Ten days after they were attacked, and their homes destroyed by people from the locally dominant castes, in the village, more than a hundred people from Pano community, a Scheduled Caste group, from Bodasa village of Odisha’s Nayagarh district returned to their wrecked homes on Tuesday night following assurances on security from the Superintendent of Police (SP) and the district Collector.
They had spent the last few days at a refugee camp.
“The community has returned to the village under my personal supervision,” SP Asish Kumar Singh said on Tuesday. He said he has deployed additional police personnel to prevent further skirmishes.

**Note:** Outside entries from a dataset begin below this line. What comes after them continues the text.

File: src/rtl/fft_ctrl64_pkg.sv
// rtl/fft_ctrl64_pkg.sv - shared constants, state encoding and delay-line record for the 64-point FFT sequencer
package fft_ctrl64_pkg;

    localparam int FFT_PNT = 64;
    localparam int GRP_NUM = 8;
    localparam int GRP_WD  = $clog2(GRP_NUM);

    localparam logic [GRP_WD-1:0] GRP_LAST = GRP_WD'(GRP_NUM - 1);

    localparam logic BUF_A    = 1'b0;
    localparam logic BUF_B    = 1'b1;
    localparam logic MODE_ROW = 1'b0;
    localparam logic MODE_COL = 1'b1;

    typedef enum logic [2:0] {
        ST_IDLE,
        ST_LOAD,
        ST_STG0,
        ST_STG1,
        ST_DUMP
    } state_t;

    // One in-flight core8 read, tracked until its result is written back
    typedef struct packed {
        logic              vld;
        logic [GRP_WD-1:0] grp;
        logic [GRP_WD-1:0] tw_grp;
    } dly_t;

endpackage

File: src/rtl/fft_ctrl64_if.sv
// rtl/fft_ctrl64_if.sv - handshake, buffer and twiddle control bundle of the FFT sequencer
interface fft_ctrl64_if;
    import fft_ctrl64_pkg::*;

    logic              start;
    logic              busy;
    logic              done;
    logic              in_val;
    logic              in_rdy;
    logic              out_val;
    logic              out_rdy;
    logic              buf_rd_en;
    logic              buf_rd_sel;
    logic              buf_rd_mode;
    logic [GRP_WD-1:0] buf_rd_grp;
    logic              buf_wr_en;
    logic              buf_wr_sel;
    logic              buf_wr_mode;
    logic [GRP_WD-1:0] buf_wr_grp;
    logic              tw_en;
    logic [GRP_WD-1:0] tw_grp;

    modport master (
        input  start, in_val, out_rdy,
        output busy, done, in_rdy, out_val,
        output buf_rd_en, buf_rd_sel, buf_rd_mode, buf_rd_grp,
        output buf_wr_en, buf_wr_sel, buf_wr_mode, buf_wr_grp,
        output tw_en, tw_grp
    );

    modport slave (
        output start, in_val, out_rdy,
        input  busy, done, in_rdy, out_val,
        input  buf_rd_en, buf_rd_sel, buf_rd_mode, buf_rd_grp,
        input  buf_wr_en, buf_wr_sel, buf_wr_mode, buf_wr_grp,
        input  tw_en, tw_grp
    );

endinterface
<file path="src/rtl/uart_tx.sv">
// uart_tx: 8N1 UART transmitter with a small input FIFO and a valid/ready byte handshake.
// Each bit lasts DIVISOR*OVERSAMPLE clocks; tx, tx_busy and tx_done are registered from the FSM state.
module uart_tx #(
    parameter int DIVISOR    = 27,
    parameter int OVERSAMPLE = 16,
    parameter int FIFO_DEPTH = 4
) (
    input  logic       clk,
    input  logic       rstN,
    input  logic [7:0] din,
    input  logic       tx_valid,
    output logic       tx_ready,
    output logic       tx,
    output logic       tx_busy,
    output logic       tx_done
);
    localparam int BIT_CLKS = DIVISOR * OVERSAMPLE;
    localparam int CW = $clog2(BIT_CLKS);
    localparam int AW = $clog2(FIFO_DEPTH);
    localparam logic [CW-1:0] BAUD_LAST = CW'(BIT_CLKS - 1);
    localparam logic [AW:0] FULL = (AW+1)'(FIFO_DEPTH);
    localparam logic [1:0] IDLE = 2'd0, START = 2'd1, DATA = 2'd2, STOP = 2'd3;

    logic [7:0]    r_mem [FIFO_DEPTH];
    logic [AW-1:0] r_wptr, r_rptr;
    logic [AW:0]   r_count;
    logic [1:0]    r_state;
    logic [CW-1:0] r_baud;
    logic [7:0]    r_shift;
    logic [2:0]    r_bit;
    logic          r_tx, r_ready, r_busy, r_done;
    logic          w_push, w_pop, w_baud_end;
    logic [AW:0]   w_count_nxt;

    assign w_push      = tx_valid && r_ready;
    assign w_baud_end  = r_baud == BAUD_LAST;
    // STOP pops on its last cycle so the next START follows with no idle gap
    assign w_pop       = r_count != '0 && (r_state == IDLE || (r_state == STOP && w_baud_end));
    assign w_count_nxt = r_count + (AW+1)'(w_push) - (AW+1)'(w_pop);

    assign tx_ready = r_ready;
    assign tx       = r_tx;
    assign tx_busy  = r_busy;
    assign tx_done  = r_done;

    always_ff @(posedge clk)
        if (w_push) r_mem[r_wptr] <= din;

    always_ff @(posedge clk or negedge rstN) begin
        if (!rstN) begin
            r_wptr  <= '0;
            r_rptr  <= '0;
            r_count <= '0;
            r_state <= IDLE;
            r_baud  <= '0;
            r_shift <= '0;
            r_bit   <= '0;
            r_tx    <= 1'b1;
            r_ready <= 1'b1;
            r_busy  <= 1'b0;
            r_done  <= 1'b0;
        end else begin
            r_count <= w_count_nxt;
            r_ready <= w_count_nxt != FULL;
            if (w_push) r_wptr <= r_wptr + AW'(1);
            if (w_pop) r_rptr <= r_rptr + AW'(1);
            r_tx   <= r_state == START ? 1'b0 : r_state == DATA ? r_shift[0] : 1'b1;
            r_busy <= r_state != IDLE;
            r_done <= r_state == STOP && w_baud_end;
            // every state change other than IDLE->START happens on w_baud_end, so this clears on entry
            r_baud <= (r_state == IDLE || w_baud_end) ? '0 : r_baud + CW'(1);
            if (w_pop) begin
                r_shift <= r_mem[r_rptr];
                r_state <= START;
            end else if (w_baud_end) begin
                case (r_state)
                    START: begin
                        r_state <= DATA;
                        r_bit   <= '0;
                    end
                    DATA: begin
                        r_shift <= r_shift >> 1;
                        r_bit   <= r_bit + 3'd1;
                        if (r_bit == 3'd7) r_state <= STOP;
                    end
                    STOP:    r_state <= IDLE;
                    default: ;
                endcase
            end
        end
    end
endmodule

</file>
<file path="config.mk">
export PLATFORM = sky130hd
export DESIGN_NAME = uart_tx
export DESIGN_NICKNAME = d
export VERILOG_FILES = /design/src/rtl/uart_tx.sv
export SDC_FILE = /design/constraint.sdc
export NUM_CORES = 1
export LEC_CHECK = 0
export ABC_AREA = 1
export CELL_PAD_IN_SITES_DETAIL_PLACEMENT = 0
export CELL_PAD_IN_SITES_GLOBAL_PLACEMENT = 1
export CORE_MARGIN = 2
export CORE_UTILIZATION = 40
export CTS_CLUSTER_DIAMETER = 60
export DETAILED_ROUTE_END_ITERATION = 8
export GPL_TIMING_DRIVEN = 0
export PLACE_DENSITY = 0.77
export SETUP_SLACK_MARGIN = 0.1
export SKIP_LAST_GASP = 1
export SYNTH_ARGS = -nofsm -noshare
export SYNTH_HDL_FRONTEND = slang
export SYNTH_SLANG_ARGS = --single-unit
</file>
<file path="constraint.sdc">
create_clock -name clk -period 7.9 [get_ports clk]
set_clock_uncertainty 0.1 [all_clocks]
set_input_delay 1.58 -clock clk [delete_from_list [all_inputs] [get_ports clk]]
set_output_delay 1.58 -clock clk [all_outputs]
set_load 0.02 [all_outputs]
</file>
==> summary.md <==
| Metric | Value |
|---|---|
| Outcome | `finished, final reports clean` |
| Worst hold slack | `360 ps` |
| CTS clock-pin slew for the worst setup and hold paths | `approximately 70 ps` |
| WP buf/inv | `3` |
| Synthesized Nets | `approximately 300` |
| Syn_area_per_cell | `about 11 µm²` |
| Placed cell count | `slightly below 400` |
| Cells along the critical path | `clkdlybuf4s50_1 > nand2_1 > ha_1 > inv_1 > ha_1 > inv_1 > fa_1 > xnor2_1 > xor2_1 > nand2_1` |
| CP required | `between 8000 and 9000 ps` |
| TritonCTS Buffers | `9` |
| Global Route Usage Sum | `between 10% and 20%` |
| Synth cell count leaders | `nand2_1 (39), nor2_1 (37), edfxtp_1 (32), inv_1 (32), dfrtp_1 (31)` |
| CTS tree | `yes` |
| Clk sinks | `65` |
| Period minus WS final | `about 3500 ps` |
| Proportion of layout cells with a drive suffix above 1 | `a little under an eighth` |
| Worst Tran Pin Value | `roughly 810 ps` |
| Crit. End Element | `flip-flop` |
| Crit Path Max Fanout | `8` |
| Antenna violations before repair | `0` |
| Grt ovf | `0` |
| Die area | `8080 µm²` |
| Critical path class | `primary input to flip-flop` |
| Post-Synthesis Cells | `274` |
| Static Leak | `1.45 nW` |
| Port buffer count | `14` |
| Slew Limit Fails | `0` |
| Die span in y | `around 90 µm` |
| Initial core utilization | `between 40 and 50%` |
| Clock latency on the worst-skew pair | `between 300 and 400 ps` |
| Final instance area | `3440 µm²` |
| Sequential area share after synthesis | `roughly 60%` |
| Initial DRT Pass Iterations | `4` |
| Setup bufs post-CTS | `0` |
| Number of global-route vias before repair | `1752` |
| Die W | `89.9 µm` |
| Root Buffer | `clkbuf_8` |
| Fmax achieved | `~290 MHz` |
| ANT nets after route | `0` |
| H-tree Lvls | `3` |
| Final hold vios | `0` |
| First-pass GRT wire length | `8350 µm` |
| Post-synthesis register bit count | `65` |
| Syn-to-layout area delta | `16.4%` |
| Place WS | `between 4000 and 5000 ps` |
| Setup WS post-layout | `between 4000 and 5000 ps` |
| Critical Path AT | `~3600 ps` |
| Wirelength per Cell | `roughly 12 µm` |
| DRT iter0 DRCs | `~130` |
| DP Wirelength | `roughly 3300 µm` |
| Post-CTS sizing | `0` |
| Routed vias/inst | `around 4.7` |
| Vias | `around 1.9k` |
| Core box area | `approximately 7200 µm²` |
| Non-Filler Instances | `approximately 400` |
| Post-synth EDFFs | `32` |
| Final GP Congestion | `0.766` |
| Post-synth top flop | `edfxtp_1` |
| Placed Area | `between 3000 and 4000 µm²` |
| Max Cap Viol | `0` |
| # DRC | `0` |
| Hold buffer count at cts | `0` |
| Largest net degree at the start of global routing | `34` |
| CP max stage cell | `clkdlybuf4s50_1` |
| Power per Cell Area | `244 nW/µm²` |
| Crit start category | `primary input` |
| Slew HR | `a little under half` |
| Synth area leader | `edfxtp_1` |
| Critical Path Max Stage Delay | `between 400 and 500 ps` |
| Row Count | `31` |
| RSZ-0062 raised after global routing | `no` |
| Nets | `about 330` |
| Distinct cells, synth | `33` |
| Share of flip-flops with an asynchronous set or reset | `approximately half` |
| Most instantiated library cell after synthesis | `nand2_1` |
| Setup tns final | `0 ps` |
| Routed wire length | `between 5000 and 6000 µm` |
| # setup viols final | `0` |
| Top-area cell type share of the netlist area | `32.6%` |
| Delay-heaviest family, CP | `adder cells` |
| Hold crit path type | `flip-flop to flip-flop` |
| Synth Warn # | `0` |
| # IOs | `15` |
| Final period util | `approximately 44%` |
| VDD IR max | `0.121 mV` |
| Synth area leaders | `edfxtp_1 (33%), dfrtp_1 (26%), ha_1 (6.4%)` |
| Diode count | `0` |
| Clock buffer depth | `2` |
| Synth Cell Area | `approximately 3000 µm²` |
## metrics by stage
stage | util, % | power (W)
3_3_place_gp | 44.6 | 0.000530
4_1_cts | 47.6 | 0.000847
2_1_floorplan | - | 0.000497
3_5_place_dp | 44.5 | 0.000531
5_1_grt | 47.6 | 0.000883
6_report | 47.6 | 0.000839
## cell families after synthesis
logic type	synth area share, %
fa+ha+maj	7.04
flops	60.6
simple gates	16.0
xor+xnor	1.19
compound gates	9.24
buf+inv	5.93
## layout by cell type, fill, tap and decap left out, types with 3 or more instances in the layout
master,netlist,routed
nor2_4,3,3
o21ai_1,8,8
nand3_1,13,13
ha_1,15,15
dfrtp_1,31,31
nor2_1,37,37
xor2_1,3,3
clkdlybuf4s50_1,0,13
a21oi_1,6,6
clkbuf_8,0,9
buf_2,2,3
inv_1,32,32
o22a_1,7,7
nand2_1,39,39
edfxtp_1,32,32
o21ai_0,19,19
## registers in the layout (all words and copies together), names as in the netlist
register and count:
r_shift 8, tx_busy 1, tx 1, tx_done 1
r_state 2, r_wptr 2, r_count 3, r_baud 9
r_bit 3, r_mem 32, r_rptr 2, tx_ready 1
## final timing paths
| check | to | slack (ps) | cells past startpoint | from |
|---|---|---|---|---|
| min in group asynchronous | r_shift[0]$_DFFE_PN0P_ | 1190 | 1 | rstN |
| worst min register to register | r_baud[0]$_DFF_PN0_ | 360 | 1 | r_baud[0]$_DFF_PN0_ |
| worst min-delay path | r_baud[0]$_DFF_PN0_ | 360 | 1 | r_baud[0]$_DFF_PN0_ |
| max in group asynchronous | r_count[2]$_DFF_PN0_ | 6030 | 1 | rstN |
| worst max register to register | tx_ready$_DFF_PN1_ | 5110 | 16 | r_baud[0]$_DFF_PN0_ |
| worst max-delay path | tx_ready$_DFF_PN1_ | 4440 | 10 | tx_valid |
## layer usage
metal | track usage (%) | wire [µm]
met5 | 0 | 0
met3 | 3.60 | 260
met2 | 18.8 | 2150
met4 | 10.0 | 177
met1 | 18.3 | 2440
## where the power goes
| group | total (W) | leakage [nW] | switching (W) | internal, W |
|---|---|---|---|---|
| clock network | 0.000316 | 0.106 | 0.000136 | 0.000180 |
| registers | 0.000421 | 0.691 | 0.0000149 | 0.000406 |
| logic | 0.000103 | 0.652 | 0.0000660 | 0.0000366 |
| total | 0.000839 | 1.45 | 0.000217 | 0.000622 |
## cell type report
| cell class | instances | area [µm²] |
|---|---|---|
| buffer | 7 | 47.5 |
| inverter | 34 | 128 |
| fill | 665 | 3780 |
| clock inverter | 7 | 101 |
| timing repair buffer | 14 | 135 |
| tap | 99 | 124 |
| sequential | 65 | 1790 |
| clock buffer | 9 | 124 |
| multi-input combinational | 168 | 987 |
No activity file was read; power rests on OpenSTA's default activity.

Thirteen people have been arrested in connection with the attack on the Pano basti (quarter) and await trial.
The victims, though, will have to spend the next few weeks with little protection from the incessant rain lashing part of the state.
On June 16, about a thousand strong mob attacked Bodasa’s Pano basti, after a man from the community — Parei Nayak, 25 — ostensibly said that he would “directly” offer prayers at the local Shiv temple. After Parei was beaten up, when his father registered an FIR against the culprits, villagers from agrarian castes attacked houses in the Dalit quarter, adjacent to the temple. The houses were left completely destroyed, their brick walls brought down with crowbars, thatched roofs pulled down, and their frames hacked to pieces.
Bales of hay are still strewn all over, amid broken pots and pans. Hearing rumours of an impending attack, people from Pano community had fled hours before the incident.
For 10 days, Satrughana Nayak, 65, said they were forced to stay on the verandah of Sikharpur Primary School, the district administration’s designated relief camp site for refugees, some 3 km from Bodasa. “My house has been completely destroyed. They also looted Rs 40,000 cash I had at home,” he said.
According to amended rules (in 2016) of the SC and ST Prevention of Atrocities (PoA) Act, the victims and dependents are entitled to Rs 4 lakh compensation. SP Singh said that 25 per cent of the compensation has been paid as per the Act’s provisions, and another 50 per cent will be paid out after the chargesheet and the remaining 25 per cent after conviction by the lower court.
“Knowing how courts work, we know we will never get all the money due,” said a Pano woman nursing a child.
Nayak, with three married sons and grandchildren, wondered whether the village is safe any longer. “How long will the police stay (for the community’s security),” he asked, worried that their harassment may never end.
Among Khandayats, the middle castes of agrarian-militia background that dominate Bodasa, the word “uddhata” (impertinence) now dominates public discourse. Patia Bhola, a local contractor, said, “When we don’t touch the Gods directly, and offer prayers through the priest, how can he (Parei) do that? When he pestered the temple trustee too much, he was beaten up. These uddhata children of Panos work in Cuttack-Bhubaneswar and have become heroes (over-aspirational).”
Many people from dominant castes claim that Panos are becoming “bolder” because the laws are “biased” in their favour. “The (PoA) Act was passed for Dalits in UP and Bihar, where they are actually tortured. But here, uddhata Dalits use the Act to terrorise us,” according to a local resident from Khandayat caste.
Requesting anonymity, a policeman from the area said that despite occasional petty disputes, the Pano community coexisted peacefully with people from the locally dominant intermediate castes for decades.